Cephalopods, especially cuttlefish, can do amazing things with their colour and texture on their bodies. The book describes in detail how colours are created, but the how, while fascinating, doesn’t seem as important as the why. Individuals have individual patterns, but there are some themes. Individual cuttlefish even seem to have their own idle animations, which may be an external expression of any random thoughts they have, (or maybe digestive discomfort, we don’t really know).

We don’t truly know why cephalopods have such an amazing ability to change colour. They use it for camouflage, but it seems like it is also used to communicate, especially to confuse or threaten other species.

Something particularly weird is that it doesn’t look like cephalopod eyes can see colour, so why do they make so much colour? On the other hand, cephalopods have light receptors in their skin all over their bodies, which could be used with the colour-forming systems in the body to understand colour in their environment.

Short Lives & Aging

Cephalopods live remarkably short lives. Octopus only ever have one brood of babies, cuttlefish die after their first breeding season. This is strange among large-brained animals, and led to a fascinating discussion of aging and were it might come from.

Why do we age?

Individual cells come & go, but a community of cells can, (and do), live indefinitely. Since animals are just large communities of cells, why do they age, when communities of single-celled organisms don’t?

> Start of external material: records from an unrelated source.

<file path="src/hw/rtl/prrs_pkg.sv">
// Shared types and constants for the priority round-robin task manager.
// Used by the controller, the datapath, the top level and the port checker.
package prrs_pkg;

  localparam int KINDS  = 4;
  localparam int LEVELS = 3;

  // reset values of the four unit registers
  localparam logic [KINDS-1:0][3:0] UNITS_RST = {4'd4, 4'd3, 4'd2, 4'd1};

  typedef enum logic [1:0] {
    MODE_CREATE  = 2'd0,
    MODE_TIMEOUT = 2'd1,
    MODE_REQUEST = 2'd2,
    MODE_DESTROY = 2'd3
  } mode_e;

  localparam logic [1:0] STATUS_DONE    = 2'd0;
  localparam logic [1:0] STATUS_BLOCKED = 2'd1;
  localparam logic [1:0] STATUS_REJECT  = 2'd2;

  typedef struct packed {
    mode_e      mode;
    logic [3:0] process_id;
    logic [1:0] prio_level;
    logic [1:0] resource_kind;
    logic [3:0] amount;
  } cmd_t;

  typedef struct packed {
    logic [3:0] running_task;
    logic       idle;
    logic [1:0] status;
    logic [3:0] woken_count;
  } res_t;

  // datapath operation for the current cycle
  typedef enum logic [4:0] {
    OP_IDLE,
    OP_DISPATCH,
    OP_CREATE,
    OP_TO_RD,
    OP_TO_WR,
    OP_RQ_RD,
    OP_RQ_REC,
    OP_RQ_EXEC,
    OP_DS_REC,
    OP_DS_BRD,
    OP_DS_BCHK,
    OP_DS_QRD,
    OP_DS_QCHK,
    OP_DS_FREE,
    OP_SC_RD,
    OP_SC_REC,
    OP_SC_EXEC,
    OP_FIN_RD,
    OP_FIN_OUT
  } op_e;

  typedef struct packed {
    mode_e mode;
    logic  reject;
    logic  tgt_blocked;
    logic  more;
  } dp_stat_t;

endpackage

</file>
<file path="src/hw/rtl/prrs_ctrl.sv">
// Sequencer for the task manager: one state per datapath operation.
// Depends on prrs_pkg for the operation codes and the datapath status.
module prrs_ctrl (
  input  logic               clk_i,
  input  logic               rst_ni,
  input  logic               start,
  input  prrs_pkg::dp_stat_t stat_i,
  output prrs_pkg::op_e      op_o,
  output logic               latch_o,
  output logic               busy_o,
  output logic               res_valid_o
);
  import prrs_pkg::*;

  typedef enum logic [4:0] {
    S_IDLE, S_DISPATCH, S_CREATE, S_TO_RD, S_TO_WR, S_RQ_RD, S_RQ_REC, S_RQ_EXEC,
    S_DS_REC, S_DS_BRD, S_DS_BCHK, S_DS_QRD, S_DS_QCHK, S_DS_FREE,
    S_SC_RD, S_SC_REC, S_SC_EXEC, S_FIN_RD, S_FIN_OUT
  } state_e;

  state_e state_q, state_d;
  op_e    op_q;
  logic   busy_q, res_valid_q;

  function automatic op_e op_of(input state_e s);
    op_e o;
    case (s)
      S_IDLE:     o = OP_IDLE;
      S_DISPATCH: o = OP_DISPATCH;
      S_CREATE:   o = OP_CREATE;
      S_TO_RD:    o = OP_TO_RD;
      S_TO_WR:    o = OP_TO_WR;
      S_RQ_RD:    o = OP_RQ_RD;
      S_RQ_REC:   o = OP_RQ_REC;
      S_RQ_EXEC:  o = OP_RQ_EXEC;
      S_DS_REC:   o = OP_DS_REC;
      S_DS_BRD:   o = OP_DS_BRD;
      S_DS_BCHK:  o = OP_DS_BCHK;
      S_DS_QRD:   o = OP_DS_QRD;
      S_DS_QCHK:  o = OP_DS_QCHK;
      S_DS_FREE:  o = OP_DS_FREE;
      S_SC_RD:    o = OP_SC_RD;
      S_SC_REC:   o = OP_SC_REC;
      S_SC_EXEC:  o = OP_SC_EXEC;
      S_FIN_RD:   o = OP_FIN_RD;
      S_FIN_OUT:  o = OP_FIN_OUT;
      default:    o = OP_IDLE;
    endcase
    return o;
  endfunction

  always_comb begin
    state_d = state_q;
    case (state_q)
      S_IDLE:     if (start) state_d = S_DISPATCH;
      S_DISPATCH: begin
        if (stat_i.reject) begin
          state_d = S_FIN_RD;
        end else begin
          case (stat_i.mode)
            MODE_CREATE:  state_d = S_CREATE;
            MODE_TIMEOUT: state_d = S_TO_RD;
            MODE_REQUEST: state_d = S_RQ_RD;
            default:      state_d = S_DS_REC;
          endcase
        end
      end
      S_CREATE:   state_d = S_FIN_RD;
      S_TO_RD:    state_d = S_TO_WR;
      S_TO_WR:    state_d = S_FIN_RD;
      S_RQ_RD:    state_d = S_RQ_REC;
      S_RQ_REC:   state_d = S_RQ_EXEC;
      S_RQ_EXEC:  state_d = S_FIN_RD;
      S_DS_REC:   state_d = stat_i.tgt_blocked ? S_DS_BRD : S_DS_QRD;
      S_DS_BRD:   state_d = stat_i.more ? S_DS_BCHK : S_DS_FREE;
      S_DS_BCHK:  state_d = S_DS_BRD;
      S_DS_QRD:   state_d = stat_i.more ? S_DS_QCHK : S_DS_FREE;
      S_DS_QCHK:  state_d = S_DS_QRD;
      S_DS_FREE:  state_d = S_SC_RD;
      S_SC_RD:    state_d = stat_i.more ? S_SC_REC : S_FIN_RD;
      S_SC_REC:   state_d = S_SC_EXEC;
      S_SC_EXEC:  state_d = S_SC_RD;
      S_FIN_RD:   state_d = S_FIN_OUT;
      S_FIN_OUT:  state_d = S_IDLE;
      default:    state_d = S_IDLE;
    endcase
  end

  always_ff @(posedge clk_i or negedge rst_ni) begin
    if (!rst_ni) begin
      state_q     <= S_IDLE;
      op_q        <= OP_IDLE;
      busy_q      <= 1'b0;
      res_valid_q <= 1'b0;
    end else begin
      state_q     <= state_d;
      op_q        <= op_of(state_d);
      busy_q      <= (state_d != S_IDLE);
      res_valid_q <= (state_d == S_FIN_OUT);
    end
  end

  assign op_o        = op_q;
  assign latch_o     = (state_q == S_IDLE) && start;
  assign busy_o      = busy_q;
  assign res_valid_o = res_valid_q;

endmodule

</file>
<file path="src/hw/rtl/prrs_dpath.sv">
// Datapath of the task manager: ready queue, blocked list and task record
// memories, queue pointers and unit counters. Depends on prrs_pkg.
module prrs_dpath #(
  parameter int TASKS    = 16,
  parameter int UNIT_MAX = 15
) (
  input  logic               clk_i,
  input  logic               rst_ni,
  input  prrs_pkg::cmd_t     cmd_i,
  input  logic               latch_i,
  input  prrs_pkg::op_e      op_i,
  input  logic               cfg_we_i,
  input  logic [1:0]         cfg_index_i,
  input  logic [3:0]         cfg_data_i,
  output prrs_pkg::dp_stat_t stat_o,
  output prrs_pkg::res_t     res_o
);
  import prrs_pkg::*;

  localparam int TW  = $clog2(TASKS);
  localparam int CW  = $clog2(TASKS + 1);
  localparam int QD  = LEVELS * TASKS;
  localparam int QAW = $clog2(QD);
  localparam int UW  = $clog2(UNIT_MAX + 1);
  localparam int AW  = (UW > 4) ? UW : 4;

  typedef struct packed {
    logic [1:0]                prio;
    logic [1:0]                wkind;
    logic [3:0]                wunits;
    logic [KINDS-1:0][UW-1:0]  held;
  } rec_t;

  // storage
  logic [TW-1:0] rq_mem [QD];
  logic [TW-1:0] bl_mem [TASKS];
  rec_t          rec_mem [TASKS];

  logic [TW-1:0] rq_rd_q, bl_rd_q;
  logic          rq_zero_q, rec_zero_q;
  rec_t          rec_rd_q;
  logic          slot0_ok_q;

  cmd_t                       cmd_q;
  logic [TASKS-1:0]           valid_q, blk_q, rv_q;
  logic [LEVELS-1:0][TW-1:0]  heads_q;
  logic [LEVELS-1:0][CW-1:0]  counts_q;
  logic [KINDS-1:0][UW-1:0]   avail_q;
  logic [CW-1:0]              total_q, idx_q, kept_q;
  logic [TW-1:0]              tgt_q;
  logic                       found_q;
  logic [3:0]                 woken_q;
  logic [1:0]                 status_q;

  function automatic logic [QAW-1:0] qaddr(input logic [1:0] lv, input logic [TW-1:0] head,
                                           input logic [CW-1:0] p);
    logic [CW:0] pos;
    pos = (CW+1)'(head) + (CW+1)'(p);
    if (pos >= (CW+1)'(TASKS)) pos = pos - (CW+1)'(TASKS);
    return QAW'(32'(lv) * TASKS + 32'(pos));
  endfunction

  function automatic logic [UW-1:0] sat(input logic [UW-1:0] a, input logic [AW-1:0] b);
    logic [AW:0] s;
    s = (AW+1)'(a) + (AW+1)'(b);
    return (s > (AW+1)'(UNIT_MAX)) ? UW'(UNIT_MAX) : UW'(s);
  endfunction

  function automatic logic [UW-1:0] clamp(input logic [3:0] v);
    return (32'(v) > UNIT_MAX) ? UW'(UNIT_MAX) : UW'(v);
  endfunction

  function automatic logic [1:0] lvl(input logic [1:0] p);
    return (32'(p) < LEVELS) ? p : 2'd0;
  endfunction

  function automatic logic [TW-1:0] inc_head(input logic [TW-1:0] h);
    return (32'(h) == TASKS - 1) ? '0 : h + TW'(1);
  endfunction

  // derived values
  logic [TW-1:0]  rq_data, bl_data, idt;
  rec_t           rec_data;
  logic           top_any, id_in, fits, more;
  logic [1:0]     top_lv, cprio, rlv;
  logic [1:0]     kind;

  assign rq_data  = rq_zero_q ? '0 : rq_rd_q;
  assign bl_data  = bl_rd_q;
  assign rec_data = rec_zero_q ? '0 : rec_rd_q;
  assign idt      = TW'(cmd_q.process_id);
  assign id_in    = 32'(cmd_q.process_id) < TASKS;
  assign cprio    = lvl(cmd_q.prio_level);
  assign rlv      = lvl(rec_data.prio);
  assign kind     = cmd_q.resource_kind;
  assign top_any  = (counts_q[0] != '0) || (counts_q[1] != '0) || (counts_q[2] != '0);

  always_comb begin
    if (counts_q[2] != '0)      top_lv = 2'd2;
    else if (counts_q[1] != '0) top_lv = 2'd1;
    else                        top_lv = 2'd0;
  end

  // memory port controls
  logic             rq_we, rq_re, bl_we, bl_re, rec_we, rec_re;
  logic [QAW-1:0]   rq_waddr, rq_raddr;
  logic [TW-1:0]    rq_wdata, bl_waddr, bl_wdata, rec_waddr, rec_raddr;
  rec_t             rec_wdata;

  always_comb begin
    rq_we     = 1'b0;
    rq_re     = 1'b0;
    rq_waddr  = qaddr(top_lv, heads_q[top_lv], counts_q[top_lv]);
    rq_raddr  = qaddr(top_lv, heads_q[top_lv], '0);
    rq_wdata  = rq_data;
    bl_we     = 1'b0;
    bl_re     = 1'b0;
    bl_waddr  = kept_q[TW-1:0];
    bl_wdata  = tgt_q;
    rec_we    = 1'b0;
    rec_re    = 1'b0;
    rec_waddr = tgt_q;
    rec_raddr = tgt_q;
    rec_wdata = rec_data;
    fits      = 1'b0;
    more      = 1'b0;
    case (op_i)
      OP_CREATE: begin
        rq_we     = counts_q[cprio] < CW'(TASKS);
        rq_waddr  = qaddr(cprio, heads_q[cprio], counts_q[cprio]);
        rq_wdata  = idt;
        rec_we    = 1'b1;
        rec_waddr = idt;
        rec_wdata = '0;
        rec_wdata.prio = cprio;
      end
      OP_TO_RD, OP_RQ_RD, OP_FIN_RD: rq_re = 1'b1;
      OP_TO_WR: rq_we = 1'b1;
      OP_RQ_REC: begin
        rec_re    = 1'b1;
        rec_raddr = rq_data;
      end
      OP_RQ_EXEC: begin
        fits   = AW'(avail_q[kind]) >= AW'(cmd_q.amount);
        rec_we = 1'b1;
        if (fits) begin
          rec_wdata.held[kind] = sat(rec_data.held[kind], AW'(cmd_q.amount));
        end else begin
          rec_wdata.wkind  = kind;
          rec_wdata.wunits = cmd_q.amount;
          bl_we            = total_q < CW'(TASKS);
          bl_waddr         = total_q[TW-1:0];
        end
      end
      OP_DS_REC: rec_re = 1'b1;
      OP_DS_BRD, OP_SC_RD: begin
        more  = idx_q < total_q;
        bl_re = more;
      end
      OP_DS_BCHK: begin
        bl_we    = bl_data != tgt_q;
        bl_wdata = bl_data;
      end
      OP_DS_QRD: begin
        // after the hit, each step moves slot p+1 down to slot p
        more     = found_q ? ((CW+1)'(idx_q) + (CW+1)'(1) < (CW+1)'(counts_q[rlv]))
                           : (idx_q < counts_q[rlv]);
        rq_re    = more;
        rq_raddr = qaddr(rlv, heads_q[rlv], found_q ? idx_q + CW'(1) : idx_q);
      end
      OP_DS_QCHK: begin
        rq_we    = found_q;
        rq_waddr = qaddr(rlv, heads_q[rlv], idx_q);
      end
      OP_SC_REC: begin
        rec_re    = 1'b1;
        rec_raddr = bl_data;
      end
      OP_SC_EXEC: begin
        fits = AW'(rec_data.wunits) <= AW'(avail_q[rec_data.wkind]);
        if (fits) begin
          rec_we = 1'b1;
          rec_wdata.held[rec_data.wkind] = sat(rec_data.held[rec_data.wkind],
                                               AW'(rec_data.wunits));
          rec_wdata.wkind  = '0;
          rec_wdata.wunits = '0;
          rq_we    = counts_q[rlv] < CW'(TASKS);
          rq_waddr = qaddr(rlv, heads_q[rlv], counts_q[rlv]);
          rq_wdata = tgt_q;
        end else begin
          bl_we = 1'b1;
        end
      end
      default: ;
    endcase
  end

  // memories
  always_ff @(posedge clk_i) begin
    if (rq_we) rq_mem[rq_waddr] <= rq_wdata;
    if (rq_re) begin
      rq_rd_q   <= rq_mem[rq_raddr];
      rq_zero_q <= (rq_raddr == '0) && !slot0_ok_q;
    end
  end

  always_ff @(posedge clk_i) begin
    if (bl_we) bl_mem[bl_waddr] <= bl_wdata;
    if (bl_re) bl_rd_q <= bl_mem[idx_q[TW-1:0]];
  end

  always_ff @(posedge clk_i) begin
    if (rec_we) rec_mem[rec_waddr] <= rec_wdata;
    if (rec_re) begin
      rec_rd_q   <= rec_mem[rec_raddr];
      rec_zero_q <= !rv_q[rec_raddr];
    end
  end

  always_ff @(posedge clk_i) begin
    if (latch_i) cmd_q <= cmd_i;
  end

  // control state
  always_ff @(posedge clk_i or negedge rst_ni) begin
    if (!rst_ni) begin
      valid_q    <= TASKS'(1);
      blk_q      <= '0;
      rv_q       <= '0;
      heads_q    <= '0;
      // queue 0 holds the init task
      counts_q   <= (LEVELS*CW)'(1);
      total_q    <= '0;
      for (int k = 0; k < KINDS; k++) avail_q[k] <= clamp(UNITS_RST[k]);
      slot0_ok_q <= 1'b0;
      tgt_q      <= '0;
      idx_q      <= '0;
      kept_q     <= '0;
      found_q    <= 1'b0;
      woken_q    <= '0;
      status_q   <= STATUS_DONE;
    end else begin
      if (cfg_we_i) avail_q[cfg_index_i] <= clamp(cfg_data_i);
      if (rq_we && rq_waddr == '0) slot0_ok_q <= 1'b1;
      if (rec_we) rv_q[rec_waddr] <= 1'b1;
      if (latch_i) begin
        status_q <= STATUS_DONE;
        woken_q  <= '0;
        idx_q    <= '0;
        kept_q   <= '0;
        found_q  <= 1'b0;
      end
      case (op_i)
        OP_DISPATCH: begin
          tgt_q <= idt;
          if (stat_o.reject) status_q <= STATUS_REJECT;
        end
        OP_CREATE: begin
          valid_q[idt] <= 1'b1;
          blk_q[idt]   <= 1'b0;
          if (counts_q[cprio] < CW'(TASKS)) counts_q[cprio] <= counts_q[cprio] + CW'(1);
        end
        OP_TO_WR: heads_q[top_lv] <= inc_head(heads_q[top_lv]);
        OP_RQ_REC: tgt_q <= rq_data;
        OP_RQ_EXEC: begin
          if (fits) begin
            avail_q[kind] <= avail_q[kind] - UW'(cmd_q.amount);
          end else begin
            // the requester is the head, so dropping it just advances the head
            heads_q[top_lv]  <= inc_head(heads_q[top_lv]);
            counts_q[top_lv] <= counts_q[top_lv] - CW'(1);
            blk_q[tgt_q]     <= 1'b1;
            if (total_q < CW'(TASKS)) total_q <= total_q + CW'(1);
            status_q <= STATUS_BLOCKED;
          end
        end
        OP_DS_BRD: if (!more) total_q <= kept_q;
        OP_DS_BCHK: begin
          if (bl_data != tgt_q) kept_q <= kept_q + CW'(1);
          idx_q <= idx_q + CW'(1);
        end
        OP_DS_QRD: if (!more && found_q) counts_q[rlv] <= counts_q[rlv] - CW'(1);
        OP_DS_QCHK: begin
          if (found_q) idx_q <= idx_q + CW'(1);
          else if (rq_data == tgt_q) found_q <= 1'b1;
          else idx_q <= idx_q + CW'(1);
        end
        OP_DS_FREE: begin
          for (int k = 0; k < KINDS; k++) avail_q[k] <= sat(avail_q[k], AW'(rec_data.held[k]));
          rv_q[tgt_q]    <= 1'b0;
          valid_q[tgt_q] <= 1'b0;
          blk_q[tgt_q]   <= 1'b0;
          idx_q          <= '0;
          kept_q         <= '0;
        end
        OP_SC_RD: if (!more) total_q <= kept_q;
        OP_SC_REC: tgt_q <= bl_data;
        OP_SC_EXEC: begin
          idx_q <= idx_q + CW'(1);
          if (fits) begin
            avail_q[rec_data.wkind] <= avail_q[rec_data.wkind] - UW'(rec_data.wunits);
            blk_q[tgt_q] <= 1'b0;
            if (counts_q[rlv] < CW'(TASKS)) counts_q[rlv] <= counts_q[rlv] + CW'(1);
            if (woken_q != 4'hF) woken_q <= woken_q + 4'd1;
          end else begin
            kept_q <= kept_q + CW'(1);
          end
        end
        default: ;
      endcase
    end
  end

  // status back to the sequencer
  always_comb begin
    stat_o.mode        = cmd_q.mode;
    stat_o.tgt_blocked = blk_q[tgt_q];
    stat_o.more        = more;
    case (cmd_q.mode)
      MODE_CREATE:  stat_o.reject = !(id_in && !valid_q[idt] && 32'(cmd_q.prio_level) < LEVELS);
      MODE_TIMEOUT: stat_o.reject = !top_any;
      MODE_REQUEST: stat_o.reject = !top_any;
      default:      stat_o.reject = !(id_in && valid_q[idt]);
    endcase
  end

  assign res_o.running_task = top_any ? 4'(rq_data) : 4'd0;
  assign res_o.idle         = !top_any;
  assign res_o.status       = status_q;
  assign res_o.woken_count  = woken_q;

endmodule

</file>
<file path="src/hw/rtl/priority_rr_scheduler_with_resources.sv">
// Task manager with three priority ready queues and four resource kinds.
// Top level: instantiates prrs_ctrl and prrs_dpath; uses prrs_pkg.
//
// Usage:
//   Command channel: cmd_i is taken at a rising edge with start high and busy
//   low. busy stays high until the result has been shown.
//   Result channel: res_o is valid for exactly one cycle with res_valid_o;
//   the receiver cannot stall it. One result per command.
//   Config channel: cfg_index_i / cfg_data_i are written when cfg_valid_i and
//   cfg_ready_o are high; ready is high whenever the block is not busy. A
//   write loads the available count of that kind, clipped to UNIT_MAX.
// Sequence per command: a rejected command goes straight to the result read;
//   create writes the queue and task record; timeout reads the head and
//   requeues it; request reads the head, its record, then grants or blocks;
//   destroy searches the blocked list or the target's ready queue, frees its
//   units and scans the blocked list to wake tasks whose wait now fits.
// A new command is taken in the cycle after the result.
// Reset: task 0 ready at priority 0, blocked list empty, counts from reset.
module priority_rr_scheduler_with_resources #(
  parameter int TASKS    = 16,
  parameter int UNIT_MAX = 15
) (
  input  logic           clk_i,
  input  logic           rst_ni,
  input  logic           start,
  output logic           busy,
  input  prrs_pkg::cmd_t cmd_i,
  output logic           res_valid_o,
  output prrs_pkg::res_t res_o,
  input  logic           cfg_valid_i,
  output logic           cfg_ready_o,
  input  logic [1:0]     cfg_index_i,
  input  logic [3:0]     cfg_data_i
);
  import prrs_pkg::*;

  op_e      op;
  logic     latch;
  dp_stat_t stat;

  assign cfg_ready_o = !busy;

  prrs_ctrl u_ctrl (
    .clk_i       (clk_i),
    .rst_ni      (rst_ni),
    .start       (start),
    .stat_i      (stat),
    .op_o        (op),
    .latch_o     (latch),
    .busy_o      (busy),
    .res_valid_o (res_valid_o)
  );

  prrs_dpath #(
    .TASKS    (TASKS),
    .UNIT_MAX (UNIT_MAX)
  ) u_dpath (
    .clk_i       (clk_i),
    .rst_ni      (rst_ni),
    .cmd_i       (cmd_i),
    .latch_i     (latch),
    .op_i        (op),
    .cfg_we_i    (cfg_valid_i && cfg_ready_o),
    .cfg_index_i (cfg_index_i),
    .cfg_data_i  (cfg_data_i),
    .stat_o      (stat),
    .res_o       (res_o)
  );

endmodule

</file>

It turns out that there’s a theory that makes a lot of sense for organisms that reproduce at a mostly constant rate throughout their lives, (like people, and many animals). The theory is that organisms started able to live forever, but that every year some number of the community are eaten or die in accidents. If this chance of death is relatively constant eventually math catches up with most individuals and they are killed. If there’s a relatively constant reproduction rate, more young are produced by younger members of the community, because younger members haven’t been killed yet, and any evolutionary mutations that negatively affect old individuals aren’t weeded out because individuals die from other reasons before those mutations cause problems, and by that time they’ve had lots of babies to pass the mutations on to. So aging is a collection of evolutionary mutations that affect old individuals.

But Trees?

Trees, and organisms that increase their reproductive power with age, may have the opposite evolutionary force at play.

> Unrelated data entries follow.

[src/sv/ping_pong_rx_byte_buffer_macros.svh]
// Assertion macros for the ping-pong receive byte buffer.
// Depends on nothing; the including module provides clk and rst_n.
`ifndef PING_PONG_RX_BYTE_BUFFER_MACROS_SVH
`define PING_PONG_RX_BYTE_BUFFER_MACROS_SVH
`ifndef NO_ASSERTIONS
// same-cycle implication, checked outside reset
`define PPRB_ASSERT_IMP(lbl, ante, cons, msg) \
  lbl: assert property (@(posedge clk) disable iff (!rst_n) (ante) |-> (cons)) \
    else $error(msg);
// next-cycle implication, checked outside reset
`define PPRB_ASSERT_NXT(lbl, ante, cons, msg) \
  lbl: assert property (@(posedge clk) disable iff (!rst_n) (ante) |=> (cons)) \
    else $error(msg);
`else
`define PPRB_ASSERT_IMP(lbl, ante, cons, msg)
`define PPRB_ASSERT_NXT(lbl, ante, cons, msg)
`endif
`endif

[src/sv/pprb_pkg.sv]
// Shared types and constants for the ping-pong receive byte buffer.
// No dependencies.
package pprb_pkg;

  localparam int PPRB_BANK_DEPTH = 16;

  localparam logic MODE_RX   = 1'b0;
  localparam logic MODE_TICK = 1'b1;

  typedef enum logic [1:0] {
    ST_IDLE  = 2'b01,
    ST_DRAIN = 2'b10
  } pprb_state_t;

  typedef struct packed {
    logic rx_write;
    logic swap;
    logic rd_issue;
  } pprb_cmd_t;

  typedef struct packed {
    logic bank_full;
    logic bank_nonempty;
    logic deliver_en;
    logic rd_at_last;
  } pprb_status_t;

endpackage
$ cat src/rtl/dlfd_fifo.sv
// Two-entry command queue between the front end and the back end.
module dlfd_fifo #(
	parameter int WIDTH = 1
) (
	input  logic             clk,
	input  logic             arst_n,
	input  logic             push,
	input  logic [WIDTH-1:0] push_data,
	output logic             push_ready,
	input  logic             pop,
	output logic [WIDTH-1:0] pop_data,
	output logic             pop_valid
);
	logic [WIDTH-1:0] data_q [2];
	logic             wr_q;
	logic             rd_q;
	logic [1:0]       cnt_q;

	assign push_ready = cnt_q != 2'd2;
	assign pop_valid  = cnt_q != 2'd0;
	assign pop_data   = data_q[rd_q];

	always_ff @(posedge clk or negedge arst_n) begin
		if (!arst_n) begin
			wr_q  <= 1'b0;
			rd_q  <= 1'b0;
			cnt_q <= 2'd0;
		end else begin
			if (push) begin
				wr_q <= !wr_q;
			end
			if (pop) begin
				rd_q <= !rd_q;
			end
			if (push && !pop) begin
				cnt_q <= cnt_q + 2'd1;
			end else if (pop && !push) begin
				cnt_q <= cnt_q - 2'd1;
			end
		end
	end

	always_ff @(posedge clk) begin
		if (push) begin
			data_q[wr_q] <= push_data;
		end
	end
endmodule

Short lives in Cephalopods

If individuals need to live for quite a while to spread their young at a constant reproductive rate, then evolution would reward species with a large chance of accidental death if they reproduce as fast as possible. Since cephalopods have no shells, are soft, delicious, and have to wander around and hunt, they have a high chance of being killed early in life, so it seems that they have evolved to have an all-in approach to reproduction where they go so hard the first time that it kills them.

Conclusion

I’m pretty sure this is the first philosophy book that I read, and it is fascinating. The link between consciousness, higher-order thought, organized thought, and recognition is particularly interesting and I haven’t been able to explain, or fully comprehend, it like I would like to. The discussion of aging near the end of the book is a hidden gem that makes the silicon-valley billionaires who are trying to solve aging seem slightly less eccentric.

It took me a while to get through Other Minds, but I’m glad I did. There is a lot to think about, and I understand consciousness better, or at least understand some questions to ask.